Problem to work on:
Lines with "setup": pull these out of the listing below.

Input for this task:
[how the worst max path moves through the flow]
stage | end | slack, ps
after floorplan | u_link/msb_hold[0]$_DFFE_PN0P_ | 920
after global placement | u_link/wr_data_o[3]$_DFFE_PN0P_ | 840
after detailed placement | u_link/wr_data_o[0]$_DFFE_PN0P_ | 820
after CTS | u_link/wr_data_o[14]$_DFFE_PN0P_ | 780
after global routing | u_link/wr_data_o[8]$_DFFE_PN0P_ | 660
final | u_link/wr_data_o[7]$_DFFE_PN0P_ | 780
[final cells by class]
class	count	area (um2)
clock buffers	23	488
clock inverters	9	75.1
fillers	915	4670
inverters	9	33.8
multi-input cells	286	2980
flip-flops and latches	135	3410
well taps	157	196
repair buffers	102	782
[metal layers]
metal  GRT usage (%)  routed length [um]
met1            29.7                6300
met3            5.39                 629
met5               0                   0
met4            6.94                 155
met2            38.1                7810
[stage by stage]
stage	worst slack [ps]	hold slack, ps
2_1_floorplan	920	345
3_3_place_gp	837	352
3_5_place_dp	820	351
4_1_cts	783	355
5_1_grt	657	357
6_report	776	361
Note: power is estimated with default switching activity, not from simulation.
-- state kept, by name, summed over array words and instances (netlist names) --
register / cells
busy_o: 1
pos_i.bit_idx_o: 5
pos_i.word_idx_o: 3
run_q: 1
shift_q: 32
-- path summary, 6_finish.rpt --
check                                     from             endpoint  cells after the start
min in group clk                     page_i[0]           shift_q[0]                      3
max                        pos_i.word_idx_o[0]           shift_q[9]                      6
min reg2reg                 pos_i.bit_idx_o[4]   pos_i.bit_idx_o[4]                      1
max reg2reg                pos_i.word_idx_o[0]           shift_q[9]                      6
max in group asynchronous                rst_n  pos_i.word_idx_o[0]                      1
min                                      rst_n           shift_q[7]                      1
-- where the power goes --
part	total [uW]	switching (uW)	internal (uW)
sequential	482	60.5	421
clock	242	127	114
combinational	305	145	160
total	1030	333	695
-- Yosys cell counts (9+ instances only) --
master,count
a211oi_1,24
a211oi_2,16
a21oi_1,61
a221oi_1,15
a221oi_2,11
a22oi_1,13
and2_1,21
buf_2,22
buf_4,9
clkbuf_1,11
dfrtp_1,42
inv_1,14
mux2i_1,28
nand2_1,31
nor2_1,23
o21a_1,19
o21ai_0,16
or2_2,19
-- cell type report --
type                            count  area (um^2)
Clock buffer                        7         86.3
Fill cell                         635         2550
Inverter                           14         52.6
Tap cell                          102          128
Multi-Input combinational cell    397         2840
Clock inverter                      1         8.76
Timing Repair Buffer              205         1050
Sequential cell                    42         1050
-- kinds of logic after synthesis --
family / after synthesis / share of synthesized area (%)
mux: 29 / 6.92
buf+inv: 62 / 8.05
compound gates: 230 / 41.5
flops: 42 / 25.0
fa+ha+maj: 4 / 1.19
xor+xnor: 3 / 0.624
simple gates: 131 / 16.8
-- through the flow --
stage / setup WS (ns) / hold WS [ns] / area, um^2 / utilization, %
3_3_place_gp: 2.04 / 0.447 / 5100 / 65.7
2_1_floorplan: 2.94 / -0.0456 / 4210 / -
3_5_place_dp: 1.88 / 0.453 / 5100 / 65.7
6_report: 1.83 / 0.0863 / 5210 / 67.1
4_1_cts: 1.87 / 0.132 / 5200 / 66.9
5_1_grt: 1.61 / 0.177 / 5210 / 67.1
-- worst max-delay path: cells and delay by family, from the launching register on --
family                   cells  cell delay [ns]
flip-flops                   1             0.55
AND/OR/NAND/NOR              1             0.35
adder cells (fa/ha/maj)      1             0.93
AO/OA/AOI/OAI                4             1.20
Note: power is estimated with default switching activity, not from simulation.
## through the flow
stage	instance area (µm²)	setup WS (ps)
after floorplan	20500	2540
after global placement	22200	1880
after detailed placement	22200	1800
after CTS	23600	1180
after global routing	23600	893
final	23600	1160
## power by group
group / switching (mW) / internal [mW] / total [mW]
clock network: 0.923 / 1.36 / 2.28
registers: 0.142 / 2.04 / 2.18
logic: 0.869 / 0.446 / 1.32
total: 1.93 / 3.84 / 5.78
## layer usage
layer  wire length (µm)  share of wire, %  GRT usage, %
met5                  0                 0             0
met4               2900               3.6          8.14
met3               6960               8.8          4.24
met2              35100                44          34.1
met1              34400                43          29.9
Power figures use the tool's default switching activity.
`config.mk`:
```
export PLATFORM = sky130hd
export DESIGN_NAME = ext_irq_detect
export DESIGN_NICKNAME = d
export VERILOG_FILES = /design/src/rtl/ext_irq_pkg.sv /design/src/rtl/ext_irq_datapath.sv /design/src/rtl/ext_irq_control.sv /design/src/rtl/ext_irq_detect.sv
export SDC_FILE = /design/constraint.sdc
export NUM_CORES = 1
export LEC_CHECK = 0
export CORE_AREA = 5 5 42 44
export DETAILED_ROUTE_END_ITERATION = 10
export DIE_AREA = 0 0 47 49
export GPL_TIMING_DRIVEN = 0
export PLACE_DENSITY_LB_ADDON = 0.12
export SYNTH_ARGS = -nofsm -noshare
export SYNTH_HDL_FRONTEND = slang
export SYNTH_SLANG_ARGS = --single-unit
```
`constraint.sdc`:
```
create_clock -name clk -period 1.07 [get_ports clk]
set_clock_uncertainty 0.1 [all_clocks]
set_input_delay 0.2675 -clock clk [delete_from_list [all_inputs] [get_ports clk]]
set_output_delay 0.2675 -clock clk [all_outputs]
set_load 0.03 [all_outputs]
```
===== src/rtl/adc_cap_pkg.sv =====
// Package: shared types for the serial converter capture controller.
// Assumes the power-level encoding is also used on the request port.
package adc_cap_pkg;

    typedef enum logic [1:0] {
        PWR_NORMAL  = 2'd0,
        PWR_PARTIAL = 2'd1,
        PWR_FULL    = 2'd2
    } pwr_mode_e;

    typedef enum logic [1:0] {
        SEQ_IDLE,
        SEQ_DECIDE,
        SEQ_FRAME,
        SEQ_RECOVER
    } seq_state_e;

    typedef enum logic [1:0] {
        ACT_CONVERT,
        ACT_SLEEP,
        ACT_WAKE
    } frame_act_e;

    // Map a raw request code onto a power level; unknown codes mean normal.
    function automatic pwr_mode_e decode_mode(input logic [1:0] code);
        case (code)
            2'd1:    return PWR_PARTIAL;
            2'd2:    return PWR_FULL;
            default: return PWR_NORMAL;
        endcase
    endfunction

endpackage
File: src/rtl/burst_bus_master.sv
`timescale 1ns/1ps
module burst_bus_master #(
  parameter int DW = 32,
  parameter int CW = 8
) (
  input  logic          clk,
  input  logic          rst_n,
  input  logic          req_valid,
  output logic          req_ready,
  input  logic          req_write,
  input  logic [DW-1:0] req_addr,
  input  logic [CW-1:0] req_beats,
  input  logic          wr_valid,
  output logic          wr_ready,
  input  logic [DW-1:0] wr_data,
  output logic          rd_valid,
  input  logic          rd_ready,
  output logic [DW-1:0] rd_data,
  output logic          bus_frame,
  output logic          bus_irdy,
  input  logic          bus_trdy,
  output logic [3:0]    bus_cmd,
  output logic [DW-1:0] bus_ad_out,
  output logic          bus_ad_oe,
  input  logic [DW-1:0] bus_ad_in
);
  localparam logic [3:0] CMD_RD = 4'b0110;
  localparam logic [3:0] CMD_WR = 4'b0111;

  typedef enum logic [1:0] {S_IDLE, S_ADDR, S_TURN, S_DATA} st_t;

  st_t           st;
  logic          wr_q, irdy_q;
  logic [DW-1:0] addr_q, dreg;
  logic [CW-1:0] rem, to_load;
  logic [DW-1:0] fifo [2];
  logic          rp, wp;
  logic [1:0]    cnt, cnt_n;
  logic          beat, last, push, pop, in_xfer;

  assign beat    = irdy_q & bus_trdy;
  assign last    = beat && (rem == CW'(1));
  assign in_xfer = (st == S_ADDR) || (st == S_DATA);
  assign push    = beat & ~wr_q;
  assign pop     = rd_valid & rd_ready;
  assign cnt_n   = cnt + {1'b0, push} - {1'b0, pop};

  assign req_ready = (st == S_IDLE);
  assign wr_ready  = wr_q && in_xfer && (to_load != '0) && (!irdy_q || beat);
  assign rd_valid  = (cnt != 2'd0);
  assign rd_data   = fifo[rp];

  assign bus_irdy   = irdy_q;
  assign bus_frame  = (st == S_ADDR) ||
                      (((st == S_TURN) || (st == S_DATA)) && ((rem > CW'(1)) || !irdy_q));
  assign bus_cmd    = (st == S_ADDR) ? (wr_q ? CMD_WR : CMD_RD) : 4'b0000;
  assign bus_ad_oe  = (st == S_ADDR) || ((st == S_DATA) && wr_q);
  assign bus_ad_out = (st == S_ADDR) ? addr_q : (((st == S_DATA) && wr_q) ? dreg : '0);

  always_ff @(posedge clk) begin
    if (!rst_n) begin
      st      <= S_IDLE;
      wr_q    <= 1'b0;
      irdy_q  <= 1'b0;
      addr_q  <= '0;
      dreg    <= '0;
      rem     <= '0;
      to_load <= '0;
      rp      <= 1'b0;
      wp      <= 1'b0;
      cnt     <= 2'd0;
    end else begin
      case (st)
        S_IDLE: if (req_valid && req_beats != '0) begin
          st      <= S_ADDR;
          wr_q    <= req_write;
          addr_q  <= req_addr;
          rem     <= req_beats;
          to_load <= req_beats;
        end
        S_ADDR: st <= wr_q ? S_DATA : S_TURN;
        S_TURN: st <= S_DATA;
        S_DATA: if (last) st <= S_IDLE;
      endcase

      if (beat) rem <= rem - CW'(1);

      if (wr_q) begin
        if (wr_ready && wr_valid) begin
          dreg    <= wr_data;
          irdy_q  <= 1'b1;
          to_load <= to_load - CW'(1);
        end else if (beat) begin
          irdy_q <= 1'b0;
        end
      end else begin
        irdy_q <= ((st == S_TURN) || (st == S_DATA)) && !last && (cnt_n <= 2'd1);
      end

      if (push) begin
        fifo[wp] <= bus_ad_in;
        wp       <= ~wp;
      end
      if (pop) rp <= ~rp;
      cnt <= cnt_n;
    end
  end

  AST_IRDY_HOLD: assert property (@(posedge clk) disable iff (!rst_n)
    bus_irdy && !bus_trdy |=> bus_irdy);
  AST_LAST_BEAT_ENDS: assert property (@(posedge clk) disable iff (!rst_n)
    bus_irdy && bus_trdy && !bus_frame |=> !bus_irdy && !bus_frame && !bus_ad_oe && req_ready);
  AST_FRAME_DROP: assert property (@(posedge clk) disable iff (!rst_n)
    $fell(bus_frame) |-> bus_irdy);
  AST_READ_TURN: assert property (@(posedge clk) disable iff (!rst_n)
    bus_cmd == CMD_RD |=> !bus_ad_oe && !bus_irdy && bus_frame);
  AST_NO_OVERFLOW: assert property (@(posedge clk) disable iff (!rst_n)
    push |-> cnt != 2'd2);
  AST_WR_HOLD: assert property (@(posedge clk) disable iff (!rst_n)
    bus_irdy && !bus_trdy && bus_ad_oe |=> $stable(bus_ad_out));
  AST_CMD_ONCE: assert property (@(posedge clk) disable iff (!rst_n)
    bus_cmd != 4'b0000 |=> bus_cmd == 4'b0000 && !req_ready);
  AST_BEAT_ONLY_BUSY: assert property (@(posedge clk) disable iff (!rst_n)
    req_ready |-> !bus_irdy);
endmodule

Solution:
stage / setup WS (ns) / hold WS [ns] / area, um^2 / utilization, %
stage	instance area (µm²)	setup WS (ps)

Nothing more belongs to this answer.